- [WORK ITEM]: Every line of the material below that holds the string "flip" should be copied.

- [RECORDS FOR THIS EXERCISE]:

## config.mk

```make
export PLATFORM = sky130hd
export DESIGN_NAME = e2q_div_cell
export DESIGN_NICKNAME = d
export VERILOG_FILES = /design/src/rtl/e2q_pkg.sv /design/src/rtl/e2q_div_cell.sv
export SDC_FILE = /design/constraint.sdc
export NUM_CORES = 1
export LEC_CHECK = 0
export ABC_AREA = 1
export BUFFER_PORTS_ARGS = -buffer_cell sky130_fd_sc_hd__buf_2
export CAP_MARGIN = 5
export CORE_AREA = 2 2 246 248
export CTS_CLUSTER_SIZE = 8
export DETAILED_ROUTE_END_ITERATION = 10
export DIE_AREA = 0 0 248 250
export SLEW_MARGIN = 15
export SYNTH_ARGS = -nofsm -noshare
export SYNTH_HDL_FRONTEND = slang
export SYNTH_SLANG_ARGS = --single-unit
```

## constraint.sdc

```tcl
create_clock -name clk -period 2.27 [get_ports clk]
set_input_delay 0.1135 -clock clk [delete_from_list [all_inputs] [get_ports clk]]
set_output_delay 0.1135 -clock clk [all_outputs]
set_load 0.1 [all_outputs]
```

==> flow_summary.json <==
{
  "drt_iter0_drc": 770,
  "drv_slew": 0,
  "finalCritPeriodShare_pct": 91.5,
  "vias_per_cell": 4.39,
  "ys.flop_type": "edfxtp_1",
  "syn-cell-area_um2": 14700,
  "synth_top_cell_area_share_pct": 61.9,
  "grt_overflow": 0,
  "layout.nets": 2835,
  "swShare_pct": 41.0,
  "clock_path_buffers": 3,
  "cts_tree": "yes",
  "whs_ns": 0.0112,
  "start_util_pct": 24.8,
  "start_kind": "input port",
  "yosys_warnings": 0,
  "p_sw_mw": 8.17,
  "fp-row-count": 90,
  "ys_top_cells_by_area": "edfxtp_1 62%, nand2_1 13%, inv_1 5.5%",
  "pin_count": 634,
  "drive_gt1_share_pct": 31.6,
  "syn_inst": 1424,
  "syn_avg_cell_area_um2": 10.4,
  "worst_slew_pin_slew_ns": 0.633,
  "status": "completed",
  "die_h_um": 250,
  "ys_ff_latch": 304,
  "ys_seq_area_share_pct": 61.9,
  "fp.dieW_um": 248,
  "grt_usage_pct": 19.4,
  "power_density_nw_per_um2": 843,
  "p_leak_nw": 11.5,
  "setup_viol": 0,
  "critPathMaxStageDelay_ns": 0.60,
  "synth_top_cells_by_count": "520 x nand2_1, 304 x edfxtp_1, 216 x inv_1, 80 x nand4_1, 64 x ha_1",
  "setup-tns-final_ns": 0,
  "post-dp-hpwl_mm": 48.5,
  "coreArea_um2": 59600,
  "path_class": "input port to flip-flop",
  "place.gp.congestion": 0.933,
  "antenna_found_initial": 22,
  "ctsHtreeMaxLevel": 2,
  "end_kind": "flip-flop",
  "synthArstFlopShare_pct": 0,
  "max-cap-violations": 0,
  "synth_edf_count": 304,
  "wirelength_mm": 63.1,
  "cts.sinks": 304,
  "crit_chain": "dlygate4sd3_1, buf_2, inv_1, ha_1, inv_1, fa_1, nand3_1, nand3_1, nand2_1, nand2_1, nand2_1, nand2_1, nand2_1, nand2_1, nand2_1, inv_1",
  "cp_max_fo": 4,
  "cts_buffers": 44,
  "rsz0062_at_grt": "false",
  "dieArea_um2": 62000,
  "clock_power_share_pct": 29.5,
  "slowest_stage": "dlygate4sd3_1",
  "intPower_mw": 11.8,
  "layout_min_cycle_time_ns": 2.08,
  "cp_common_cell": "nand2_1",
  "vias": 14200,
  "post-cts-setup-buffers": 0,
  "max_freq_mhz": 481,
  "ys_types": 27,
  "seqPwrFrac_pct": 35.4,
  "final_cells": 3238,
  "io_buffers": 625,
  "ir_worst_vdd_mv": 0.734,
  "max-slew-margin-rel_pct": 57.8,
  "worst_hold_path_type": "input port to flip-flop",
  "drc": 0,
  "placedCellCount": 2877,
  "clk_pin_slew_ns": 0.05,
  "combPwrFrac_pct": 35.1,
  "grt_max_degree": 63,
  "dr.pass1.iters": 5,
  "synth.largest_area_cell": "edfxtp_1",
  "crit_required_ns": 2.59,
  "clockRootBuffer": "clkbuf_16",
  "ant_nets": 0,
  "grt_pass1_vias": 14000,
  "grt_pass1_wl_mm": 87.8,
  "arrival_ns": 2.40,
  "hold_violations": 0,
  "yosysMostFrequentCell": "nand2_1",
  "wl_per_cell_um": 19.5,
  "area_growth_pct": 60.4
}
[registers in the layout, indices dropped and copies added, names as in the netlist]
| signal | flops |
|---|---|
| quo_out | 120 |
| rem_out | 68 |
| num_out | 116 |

- [RESULT OF THIS TASK]:
  "path_class": "input port to flip-flop",
  "end_kind": "flip-flop",
  "worst_hold_path_type": "input port to flip-flop",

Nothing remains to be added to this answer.